Me miró estupefacto.

¡De cosas serias!

Me miraba con el martillo en la mano y los dedos negros de grasa, agachado sobre un objeto que le parecía muy feo.

—¡Estás hablando como las personas grandes!

Eso me dio un poco de vergüenza. Pero, despiadado, agregó:

—Estás confundido… ¡Estás mezclando todo!

Se lo veía realmente muy irritado. Sacudía al viento su pelo dorado:

—Conozco un planeta donde vive un señor carmesí. Jamás sintió el perfume de una flor. Jamás miró una estrella. Jamás amó a una persona. Nunca hizo otra cosa más que cuentas.
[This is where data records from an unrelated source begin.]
This is an optimization exercise on Yosys and OpenROAD, whose aim is small area, not a production implementation. At most, simulation tests tie the RTL to the original design; equivalence was not proved. Power is estimated from default activity; no workload was simulated.

Design Spi_to_pnb_top, start of the top module:
module Spi_to_pnb_top(
inter_fpga_comms_cs,
inter_fpga_comms_sdo,
inter_fpga_comms_sck,
rst_n,
inter_fpga_comms_sdi,
payload,
pvld
);
export LEC_CHECK = 0
export CAP_MARGIN = 20
export CORE_MARGIN = 2
export CORE_UTILIZATION = 75
export SLEW_MARGIN = 20
create_clock -name core_clock -period 10.0 [get_ports {inter_fpga_comms_sck}]
standard.sh (not shown) runs the stock make flow with config.mk's settings and CLKGATE_MAP_FILE= SYNTH_SCRIPT=/design/flow/synth_recipe.tcl, a recipe that flattens the netlist after the stock synthesis.
==> flow/flow/run.sh <==
#!/bin/bash
# Standard ORFS layout (the standard.sh, unchanged synthesis) with:
#  - port buffers of the smallest buffer cell instead of the default pick,
#  - clock tree built from small clock buffers, without dummy load cells.
set -euo pipefail
cd "$(dirname "$0")/.."
export BUFFER_PORTS_ARGS="-buffer_cell sky130_fd_sc_hd__buf_1"
export CTS_ARGS="-sink_clustering_enable -repair_clock_nets -dont_use_dummy_load -sink_buffer_max_cap_derate 1.0 -buf_list {sky130_fd_sc_hd__clkbuf_1 sky130_fd_sc_hd__clkbuf_2 sky130_fd_sc_hd__clkbuf_4}"
bash standard.sh > flow_standard.log 2>&1
The first run completed without violations.
This design comes from an exercise in tuning for small area, a short achievable clock period and few clock cycles per item on the open sky130 flow, not from production work.
Function was checked by simulation only, so behaviour that the tests miss may differ from the original.

==> flow/design.v, too long to show whole: its modules and the start of the top module <==
// module sigmoid_unit: 593 lines
// module pfx_row_h3_r11_11_11: 45 lines
// module pfx_row_h3_r12_12_12: 51 lines
// module pfx_row_h3_r13_13_13: 53 lines
// module pfx_row_h3_r14_14_14: 57 lines
// module pfx_row_h3_r15_15_15: 61 lines
// module pfx_row_bk_r15_16_16: 67 lines
// module pfx_row_bk_r16_16_16: 67 lines
// module pfx_row_bk_r16_17_16: 69 lines
module sigmoid_unit (
    input  wire               clk,
    input  wire               rst,
    input  wire               in_valid,
    input  wire signed [15:0] net_in,
    output wire               out_valid,
    output wire signed [31:0] f_net,
    output wire signed [31:0] x,
    output wire signed [31:0] y,
    output wire signed [31:0] z
);
  // ...
==> flow/flow/run.sh <==
#!/bin/bash
set -euo pipefail
export BUFFER_PORTS_ARGS="-buffer_cell sky130_fd_sc_hd__buf_1"
# one tie cell drives all constant outputs
export SKIP_REPAIR_TIE_FANOUT=1
# stronger flip-flops where one drives several output buffers
export POST_GLOBAL_PLACE_TCL=$PWD/flow/upsize_out_ff.tcl UPSIZE_FF4_MIN=4 UPSIZE_FF2_MIN=2
bash standard.sh > standard.log 2>&1
==> flow/flow/upsize_out_ff.tcl <==
# Give the flip-flops that drive several output-port buffers (the copies of
# the sign bits, and the z bits that also drive f_net) a stronger drive.
set block [ord::get_db_block]
set n_up 0
foreach inst [$block getInsts] {
  if {[[$inst getMaster] getName] ne "sky130_fd_sc_hd__dfxtp_1"} { continue }
  set q [$inst findITerm Q]
  set net [$q getNet]
  if {$net eq "NULL"} { continue }
  set nout 0
  foreach it [$net getITerms] {
    if {[string match "output*" [[$it getInst] getName]]} { incr nout }
  }
  if {$nout >= $::env(UPSIZE_FF4_MIN)} {
    replace_cell [$inst getName] sky130_fd_sc_hd__dfxtp_4
    incr n_up
  } elseif {$nout >= $::env(UPSIZE_FF2_MIN)} {
    replace_cell [$inst getName] sky130_fd_sc_hd__dfxtp_2
    incr n_up
  }
}
puts "upsize_out_ff: resized $n_up flip-flops"
==> flow/standard.sh <==
#!/bin/bash
# synth_recipe.tcl (not shown) runs the flow's synth.tcl, then flattens the netlist and writes it again
# the make line also repeats each setting of config.mk as NAME=value (left out here)
make -C /OpenROAD-flow-scripts/flow DESIGN_CONFIG=/design/flow/config.mk WORK_HOME=/design/flow/orfs CLKGATE_MAP_FILE= SYNTH_SCRIPT=/design/flow/synth_recipe.tcl "${@:-finish}"
==> flow/config.mk <==
export PLATFORM = sky130hd
export DESIGN_NAME = sigmoid_unit
export DESIGN_NICKNAME = sigmoid_unit
export VERILOG_FILES = /design/flow/design.v
export SDC_FILE = /design/flow/constraint.sdc
export NUM_CORES = 4
export LEC_CHECK = 0
export ABC_AREA = 1
export CAP_MARGIN = 20
export CORE_MARGIN = 2
export CORE_UTILIZATION = 40
export CTS_BUF_LIST = sky130_fd_sc_hd__clkbuf_4 sky130_fd_sc_hd__clkbuf_8
export SLEW_MARGIN = 20
==> flow/constraint.sdc <==
create_clock -name core_clock -period 62.0 [get_ports {clk}]
set_input_delay 12.4000 -clock core_clock [delete_from_list [all_inputs] [get_ports {clk}]]
set_output_delay 12.4000 -clock core_clock [all_outputs]
set_load 0.01 [all_outputs]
Y todo el día repite igual que tú: “¡Soy un hombre serio!”, y eso lo llena de orgullo. Pero no es un hombre, ¡es un champiñón!

—¿Un qué?

—¡Un champiñón!

El principito estaba pálido de rabia.

—Hace millones de años que las flores fabrican espinas. Hace millones de años que las ovejas se comen incluso a las flores. ¿Y no es serio tratar de entender por qué se esfuerzan tanto en fabricar espinas que no les sirven para nada? ¿No es importante la guerra entre las ovejas y las flores? ¿No es más serio y más importante que las cuentas de un señor gordo y rojo? Y si yo conozco a una flor única en el mundo, que no existe en ningún otro lado, solo en mi planeta, y que una ovejita se puede comer de un solo bocado, así, una mañana, sin darse cuenta de lo que está haciendo, ¡eso no importa!
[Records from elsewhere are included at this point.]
What follows belongs to an exercise in optimizing a design on an open flow for a short achievable clock period and few clock cycles; a production flow would make more cautious choices.
At most, simulation tests tie the RTL to the original design; equivalence was not proved.
Power is estimated from default activity; no workload was simulated.

## top_module
module top_module (
    input clk,
    input rst,
    output [18:0] imem_addr,
    input  [18:0] imem_rdata,
    output [8:0]  dmem_addr,
    input  [18:0] dmem_rdata,
    output [18:0] dmem_wdata,
    output        dmem_we,
    output        halt
);
Size in the first run: roughly 8,200 cells after synthesis, ~720 flip-flops, about 0.074 sq mm of cells after synthesis.
clock: 38.5 ns
lec_check: 0
cap_margin: 40
core_margin: 2
core_utilization: 60
cts_cluster_diameter: 150
cts_cluster_size: 26
slew_margin: 40
standard.sh (not shown) runs the stock make flow with config.mk's settings and CLKGATE_MAP_FILE= SYNTH_SCRIPT=/design/flow/synth_recipe.tcl, a recipe that flattens the netlist after the stock synthesis.
==> flow/flow/run.sh <==
#!/bin/bash
# The standard layout (the standard.sh, unchanged synthesis), with repair_timing
# asked to leave 30.0 ns of setup slack so that it keeps working on timing.
set -euo pipefail
bash standard.sh SETUP_SLACK_MARGIN=30.0 finish > standard_flow.log 2>&1
Testbench counts at the start, summed over its fixed seeds: cycles 58,761.
Next try:
CTS_CLUSTER_DIAMETER = 100   (was 150)
CTS_CLUSTER_SIZE = 20   (was 26)
Outcome: The new run finished clean. Routed wire length came out higher by 0.36%. Core utilization grows by 0.27 points. Count of clock-buffer cells in the layout rises by 9. Die area does not change. Sequential share of layout area went down by 0.11 points. Via count stays flat. Critical path depth does not change. Cell count barely changes. Power rises by 1.4%. Register-to-register slack loses 0.11 ns. Design area rose by 0.42%.

* * *

Another version of the RTL of top_module (not shown whole).
Size in the first run: roughly 910 flip-flops, roughly 89 I/O pins, ~82000 um^2 of cells after synthesis.
// top_module
module top_module (
    input clk,
    input rst,
    output [18:0] imem_addr,
    input  [18:0] imem_rdata,
    output [8:0]  dmem_addr,
    input  [18:0] dmem_rdata,
    output [18:0] dmem_wdata,
    output        dmem_we,
    output        halt
);
Settings: LEC_CHECK=0, CAP_MARGIN=40, CORE_MARGIN=2, CORE_UTILIZATION=72, CTS_CLUSTER_DIAMETER=100, CTS_CLUSTER_SIZE=20, SLEW_MARGIN=40; clock period 38.5 ns.
Scripts as last shown in full above: flow/flow/run.sh
The baseline completed with no timing, DRC or antenna violations.
Testbench counts at the start, summed over its fixed seeds: cycles 56,093.
Change:
--- a/flow/config.mk
+++ b/flow/config.mk
@@ -8,6 +8,6 @@
 export CAP_MARGIN = 40
 export CORE_MARGIN = 2
-export CORE_UTILIZATION = 72
-export CTS_CLUSTER_DIAMETER = 100
-export CTS_CLUSTER_SIZE = 20
+export CORE_UTILIZATION = 60
+export CTS_CLUSTER_DIAMETER = 120
+export CTS_CLUSTER_SIZE = 24
 export SLEW_MARGIN = 40
Design area stays flat.
Maximum frequency is about the same.
First-iteration DRC count goes down by 27%.
Utilization goes down by 13 points.
Global-route usage goes down by 8.9 points.
Total power goes down by 2.2%.
Change:
--- a/flow/config.mk
+++ b/flow/config.mk
@@ -9,5 +9,5 @@
 export CORE_MARGIN = 2
 export CORE_UTILIZATION = 60
-export CTS_CLUSTER_DIAMETER = 120
-export CTS_CLUSTER_SIZE = 24
+export CTS_CLUSTER_DIAMETER = 100
+export CTS_CLUSTER_SIZE = 20
 export SLEW_MARGIN = 40
Outcome:
- clock power went up by 13%
- total power went up by 1.2%
- routed wire length barely changes
- fmax went down by 0.61%
- cell count is about the same
- worst setup slack is worse by 0.055 ns
- combinational power is about the same
- final area went up by 0.43%
- synthesized cell count does not change
- clock skew went up by 0.013 ns
- critical path depth does not change

* * *

The RTL this note starts from:
==> flow/design.v <==
module top_module (
    input clk,
    input rst,
    output [18:0] imem_addr,
    input  [18:0] imem_rdata,
    output [8:0]  dmem_addr,
    input  [18:0] dmem_rdata,
    output [18:0] dmem_wdata,
    output        dmem_we,
    output        halt
);
    reg [18:0] pc;                  
    reg [18:0] ir;                  
    reg [18:0] ir_pc1;              
    reg        d_valid;
    reg        e_valid;             
    reg        e_wr;                
    reg [3:0]  e_rd;
    reg [4:0]  e_op;
    reg [18:0] e_a, e_b;
    reg        e_slow;              
    reg        e_first;             
    reg [8:0]  da;                  
    reg [18:0] dw;                  
    reg        we;                  
    reg        halt_r;
    reg [18:0] ldr;                 
    reg [3:0]  w_rd;
    reg        w_valid;             
    reg        e_lda, e_ldb;        
    reg        dv_busy;
    reg [2:0]  dv_cnt;
    reg [18:0] dv_r;
    reg [19:0] dv_n;
    reg [15:0] dv_q;
    reg [18:0] rf [0:15];
    assign imem_addr  = pc;
    assign dmem_addr  = da;
    assign dmem_wdata = dw;
    assign dmem_we    = we;
    assign halt       = halt_r;
    wire [4:0] op  = ir[18:14];
    wire [3:0] rs1 = ir[13:10];
    wire [3:0] rs2 = ir[9:6];
    wire [3:0] rd  = ir[5:2];
    wire [5:0] imm = ir[5:0];
    wire d_alu  = (op <= 5'd9);
    wire d_ld   = (op == 5'd10);
    wire d_st   = (op == 5'd11);
    wire d_beq  = (op == 5'd12);
    wire d_bne  = (op == 5'd13);
    wire d_jmp  = (op == 5'd14) | (op == 5'd15);
    wire d_halt = (op == 5'd31);
    wire d_br   = d_beq | d_bne;
    wire d_wr   = d_alu | d_ld;
    wire [3:0] d_dst = d_ld ? rs2 : rd;
    wire d_slow = (op == 5'd2) | (op == 5'd3) | d_ld;
    wire [18:0] ea_v = e_lda ? ldr : e_a;
    wire [18:0] eb_v = e_ldb ? ldr : e_b;
    wire [18:0] x_add = ea_v + eb_v;
    wire [18:0] x_sub = ea_v - eb_v;
    wire [18:0] x_inc = ea_v + 19'd1;
    wire [18:0] x_dec = ea_v - 19'd1;
    reg  [18:0] e_fast;             
    always @(*) begin
        case (e_op)
            5'd0: e_fast = x_add;
            5'd1: e_fast = x_sub;
            5'd4: e_fast = x_inc;
            5'd5: e_fast = x_dec;
            5'd6: e_fast = ea_v & eb_v;
            5'd7: e_fast = ea_v | eb_v;
            5'd8: e_fast = ea_v ^ eb_v;
            default: e_fast = ~ea_v;
        endcase
    end
    wire [18:0] x_mul = ea_v * eb_v;
    wire [22:0] bm [1:15];
    genvar gk;
    generate
        for (gk = 1; gk < 16; gk = gk + 1) begin : g_mult
            assign bm[gk] = eb_v * gk;
        end
    endgenerate
    function [3:0] therm;
        input [15:1] t;
        begin
            therm[3] = t[8];
            therm[2] = t[8] ? t[12] : t[4];
            therm[1] = t[8] ? (t[12] ? t[14] : t[10]) : (t[4] ? t[6] : t[2]);
            therm[0] = t[8] ? (t[12] ? (t[14] ? t[15] : t[13]) : (t[10] ? t[11] : t[9]))
                            : (t[4] ? (t[6] ? t[7] : t[5]) : (t[2] ? t[3] : t[1]));
        end
    endfunction
    wire [15:1] ge_f;
    generate
        for (gk = 1; gk < 16; gk = gk + 1) begin : g_fast
            assign ge_f[gk] = ({4'd0, ea_v} >= bm[gk]);
        end
    endgenerate
    wire [3:0] q_fast = therm(ge_f);
    wire b_zero  = (eb_v == 19'd0);
    wire dv_big  = !b_zero && ({4'd0, ea_v[18:4]} >= {4'd0, eb_v});    
    reg  [22:0] dbm [1:15];
    wire [22:0] dv_x = {dv_r, dv_n[19:16]};
    wire [15:1] ge_e;
    wire [22:0] dif [0:15];
    assign dif[0] = dv_x;
    generate
        for (gk = 1; gk < 16; gk = gk + 1) begin : g_eng
            assign dif[gk]  = dv_x - dbm[gk];
            assign ge_e[gk] = (dv_x >= dbm[gk]);
        end
    endgenerate
    wire [3:0] q_eng = therm(ge_e);
    wire [18:0] r_eng = dif[q_eng][18:0];
    wire e_div   = (e_op == 5'd3);
    wire dv_start = e_valid && e_div && e_first && dv_big;
    wire dv_last  = dv_busy && (dv_cnt == 3'd1);
    wire e_hold   = dv_start || (dv_busy && !dv_last);    
    reg [18:0] e_result;
    always @(*) begin
        case (e_op)
            5'd2:  e_result = x_mul;
            5'd3:  e_result = dv_busy ? {dv_q[14:0], q_eng} : (b_zero ? 19'd0 : {15'd0, q_fast});
            default: e_result = e_fast;
        endcase
    end
    wire e_match1 = e_valid && e_wr && (e_rd == rs1);
    wire e_match2 = e_valid && e_wr && (e_rd == rs2);
    wire [18:0] rf1 = rf[rs1];
    wire [18:0] rf2 = rf[rs2];
    wire hz = e_valid && e_wr && e_slow &&
              (((d_ld | d_st | d_br) && (e_rd == rs1)) || ((d_br | (d_st & e_ld)) && (e_rd == rs2)));
    wire w_match1 = w_valid && (w_rd == rs1);
    wire w_match2 = w_valid && (w_rd == rs2);
    wire [18:0] r1 = w_match1 ? ldr : rf1;
    wire [18:0] r2 = w_match2 ? ldr : rf2;
    wire [18:0] v1 = e_match1 ? e_fast : r1;
    wire [18:0] v2 = e_match2 ? e_fast : r2;
    wire e_ld    = e_valid && (e_op == 5'd10);
    wire [18:0] l1 = e_match1 ? e_result : r1;
    wire [18:0] l2 = e_match2 ? e_result : r2;
    wire stall   = d_valid && (hz || e_hold);
    wire go      = d_valid && !stall && !halt_r;
    wire taken   = go && ((d_beq && (v1 == v2)) || (d_bne && (v1 != v2)) || d_jmp);
    wire [18:0] target = d_jmp ? {5'd0, ir[13:0]} : (ir_pc1 + {{13{imm[5]}}, imm});
    wire [8:0]  ea = v1[8:0] + {3'd0, imm};
    wire d_stop  = go && d_halt;
    integer i;
    always @(posedge clk or posedge rst) begin
        if (rst) begin
            for (i = 0; i < 16; i = i + 1) rf[i] <= 19'd0;
        end else begin
            for (i = 0; i < 16; i = i + 1)
                if (e_valid && e_wr && !e_ld && !e_hold && e_rd == i)
                    rf[i] <= e_result;
                else if (w_valid && w_rd == i)
                    rf[i] <= ldr;
        end
    end
    always @(posedge clk or posedge rst) begin
        if (rst)
            w_valid <= 1'b0;
        else
            w_valid <= e_ld;
    end
    always @(posedge clk) begin
        ldr  <= dmem_rdata;
        w_rd <= e_rd;
    end
    always @(posedge clk or posedge rst) begin
        if (rst) begin
            pc      <= 19'd0;
            d_valid <= 1'b0;
            halt_r  <= 1'b0;
        end else if (halt_r || d_stop) begin
            halt_r  <= 1'b1;
            d_valid <= 1'b0;
        end else if (taken) begin
            pc      <= target;
            d_valid <= 1'b0;
        end else if (!stall) begin
            pc      <= pc + 19'd1;
            d_valid <= 1'b1;
        end
    end
    always @(posedge clk) begin
        if (!stall) begin
            ir     <= imem_rdata;
            ir_pc1 <= pc + 19'd1;
        end
    end
    always @(posedge clk or posedge rst) begin
        if (rst) begin
            e_valid <= 1'b0;
            e_wr    <= 1'b0;
            we      <= 1'b0;
            e_first <= 1'b0;
        end else if (e_hold) begin
            e_first <= 1'b0;
        end else begin
            e_valid <= go;
            e_wr    <= go && d_wr;
            we      <= go && d_st;
            e_first <= 1'b1;
        end
    end
    always @(posedge clk) begin
        if (!e_hold) begin
            e_rd   <= d_dst;
            e_op   <= op;
            e_slow <= d_slow;
            e_a    <= l1;
            e_b    <= l2;
            e_lda  <= e_match1 && e_ld;
            e_ldb  <= e_match2 && e_ld;
            da     <= ea;
        end
        if (!e_hold && d_st)
            dw     <= l2;
    end
    always @(posedge clk or posedge rst) begin
        if (rst) begin
            dv_busy <= 1'b0;
            dv_cnt  <= 3'd0;
        end else if (dv_start) begin
            dv_busy <= 1'b1;
            dv_cnt  <= 3'd5;
        end else if (dv_busy) begin
            dv_busy <= !dv_last;
            dv_cnt  <= dv_cnt - 3'd1;
        end
    end
    always @(posedge clk) begin
        if (dv_start) begin
            dv_r <= 19'd0;
            dv_n <= {1'b0, ea_v};
            dv_q <= 16'd0;
            for (i = 1; i < 16; i = i + 1) dbm[i] <= bm[i];
        end else if (dv_busy) begin
            dv_r <= r_eng;
            dv_n <= {dv_n[15:0], 4'd0};
            dv_q <= {dv_q[11:0], q_eng};
        end
    end
endmodule
Settings: LEC_CHECK=0, ABC_CLOCK_PERIOD_IN_PS=8000, CAP_MARGIN=20, CORE_MARGIN=2, CORE_UTILIZATION=40, SLEW_MARGIN=20; clock period 38.5 ns.
==> flow/flow/run.sh <==
#!/bin/bash
# The standard layout (the standard.sh, unchanged synthesis), with repair_timing
# asked to leave 29.5 ns of setup slack so that it keeps working on timing.
set -euo pipefail
bash standard.sh SETUP_SLACK_MARGIN=29.5 finish > standard_flow.log 2>&1
Change:
==> flow/run.sh (new file) <==
#!/bin/bash
# synth_recipe.tcl (not shown) runs the flow's synth.tcl, then flattens the netlist and writes it again
# the make line also repeats each setting of config.mk as NAME=value (left out here)
make -C /OpenROAD-flow-scripts/flow DESIGN_CONFIG=/design/flow/config.mk WORK_HOME=/design/flow/orfs CLKGATE_MAP_FILE= SYNTH_SCRIPT=/design/flow/synth_recipe.tcl finish
removed: flow/flow/run.sh
removed: flow/standard.sh
After rerunning: Core utilization drops by 0.18 points. Clock-buffer cell count drops by 7. Final area drops by about 0.4%. Non-clock buffer count drops by 31. Sequential share of layout area stays flat. Hold slack hardly moves. Synthesized cell count stays the same. Wire length drops by 0.94%. Cell count drops by 0.33%. Critical path depth climbs by 31. Setup slack is worse by 530 ps.
No functional check of the RTL was part of any run of this note.

* * *

== the previous run ==
top_module, a different RTL version from the one above (not shown whole).
Size: about 8000 cells after synthesis, roughly 89 I/O pins, ~72000 µm² of cells after synthesis.
==> flow/design.v (excerpt) <==
module top_module (
    input clk,
    input rst,
    output [18:0] imem_addr,
    input  [18:0] imem_rdata,
    output [8:0]  dmem_addr,
    input  [18:0] dmem_rdata,
    output [18:0] dmem_wdata,
    output        dmem_we,
    output        halt
);
==> flow/config.mk <==
export PLATFORM = sky130hd
export DESIGN_NAME = top_module
export DESIGN_NICKNAME = top_module
export VERILOG_FILES = /design/flow/design.v
export SDC_FILE = /design/flow/constraint.sdc
export NUM_CORES = 4
export LEC_CHECK = 0
export CAP_MARGIN = 40
export CORE_MARGIN = 2
export CORE_UTILIZATION = 40
export SLEW_MARGIN = 40
==> flow/constraint.sdc <==
create_clock -name core_clock -period 38.5 [get_ports {clk}]
set_input_delay 7.7000 -clock core_clock [delete_from_list [all_inputs] [get_ports {clk}]]
set_output_delay 7.7000 -clock core_clock [all_outputs]
set_load 0.01 [all_outputs]
==> flow/flow/run.sh <==
#!/bin/bash
# The standard layout (the standard.sh, unchanged synthesis), with repair_timing
# asked to leave 30.0 ns of setup slack so that it keeps working on timing.
set -euo pipefail
bash standard.sh SETUP_SLACK_MARGIN=30.0 finish > standard_flow.log 2>&1
Testbench counts of the previous run, summed over its fixed seeds: cycles 59,443.
What the current run does differently from the previous run at the input level:
--- a/flow/config.mk
+++ b/flow/config.mk
@@ -10,2 +10,4 @@
 export CORE_UTILIZATION = 40
+export CTS_CLUSTER_DIAMETER = 100
+export CTS_CLUSTER_SIZE = 20
 export SLEW_MARGIN = 40
[summary]
- Looking at end point of the critical path, the halt result is from the previous run; the dmem_we one comes from the current run.
- | setup slack | the current run vs the previous run | better |
- Changes observed in the current run relative to the previous run: cell count fell by about 0.7%, combined global-route utilization of all metal layers fell by 0.33 points, shortest clock period the worst path allows after layout fell by 0.034 ns, area added between synthesis and finish fell by 2.0 points, total power fell by 4.5%.
- The current run vs the previous run, met1 wire length went down by about 1%.
- Clock group share of total power: the current run vs the previous run down 3.9 points

==> what the ideal ports hide <==
The flow's constraints put no driver on any port. The routed layouts listed below were extracted and timed again, unchanged, in two steps.
Step 1: set_driving_cell puts a clkbuf_16 on clk and a buf_2 on each other input, an assumption about the parent block.
Step 2 moves the port delays by t, midway between the first and last clock arrival at a register: inputs arrive t later, outputs are due t later. That takes back most of the time a late clock gives input paths.
Three values: ideal, step 1, step 2; two values: the first two.
run | t, ns | setup WS [ns] | worst setup path at the end | clock arrival spread, ns | worst slew at a driven data input, ns
the first run of note 1 | 0.742 | 29.654 / 29.564 / 29.386 | input to register | 0.050 / 0.051 | 0.07
the second run of note 1 | 0.776 | 29.613 / 29.525 / 29.373 | input to register | 0.059 / 0.059 | 0.07
the first run of note 2 | 0.817 | 29.490 / 29.406 / 29.315 | input to register | 0.073 / 0.073 | 0.04
the second run of note 2 | 0.764 | 29.517 / 29.428 / 29.395 | input to register | 0.083 / 0.083 | 0.06
the third run of note 2 | 0.836 | 29.462 / 29.372 / 29.315 | input to register | 0.091 / 0.090 | 0.06
the first run of note 3 | 0.826 | 29.429 / 29.334 / 29.025 | input, reset recovery | 0.064 / 0.064 | 0.06
the second run of note 3 | 0.804 | 28.900 / 28.856 / 28.394 | input, reset recovery | 0.057 / 0.056 | 0.08
the previous run | 0.844 | 29.517 / 29.430 / 29.319 | input to register | 0.045 / 0.046 | 0.11
the current run | 0.796 | 29.552 / 29.467 / 29.286 | input to register | 0.072 / 0.072 | 0.11
After both steps setup and hold are still met in every run listed. The setup slack of the second run of note 3, which loses most, moves by -0.044 ns with the drivers and by -0.506 ns with both steps. Setup slack includes reset recovery checks.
Se puso colorado. Luego retomó:

—Si alguien ama a una flor de la que no existe más que un ejemplar en los millones y millones de estrellas, es suficiente para que se sienta feliz cada vez que la mira. Se dice: “Mi flor está ahí en alguna parte…”, pero si la oveja se come a la flor, ¡para él es como si todas las estrellas se apagaran de repente! ¡Y eso no es importante!

No pudo decir más. Se puso a llorar. Había caído la noche. Yo había dejado mis herramientas. Me reía de mi martillo, de mi tornillo, de la sed y de la muerte. En una estrella, en un planeta, el mío, la Tierra, ¡había que consolar a un príncipe! Lo tomé en mis brazos. Lo hamaqué. Le dije:

— La flor que amas no está en peligro… Te voy a dibujar un bozal para la oveja… Le voy a dibujar una armadura a tu flor… Yo…

No sabía qué más decir. Me sentía muy torpe. No sabía cómo llegar a él, dónde encontrarlo. Es tan misterioso el país de las lágrimas.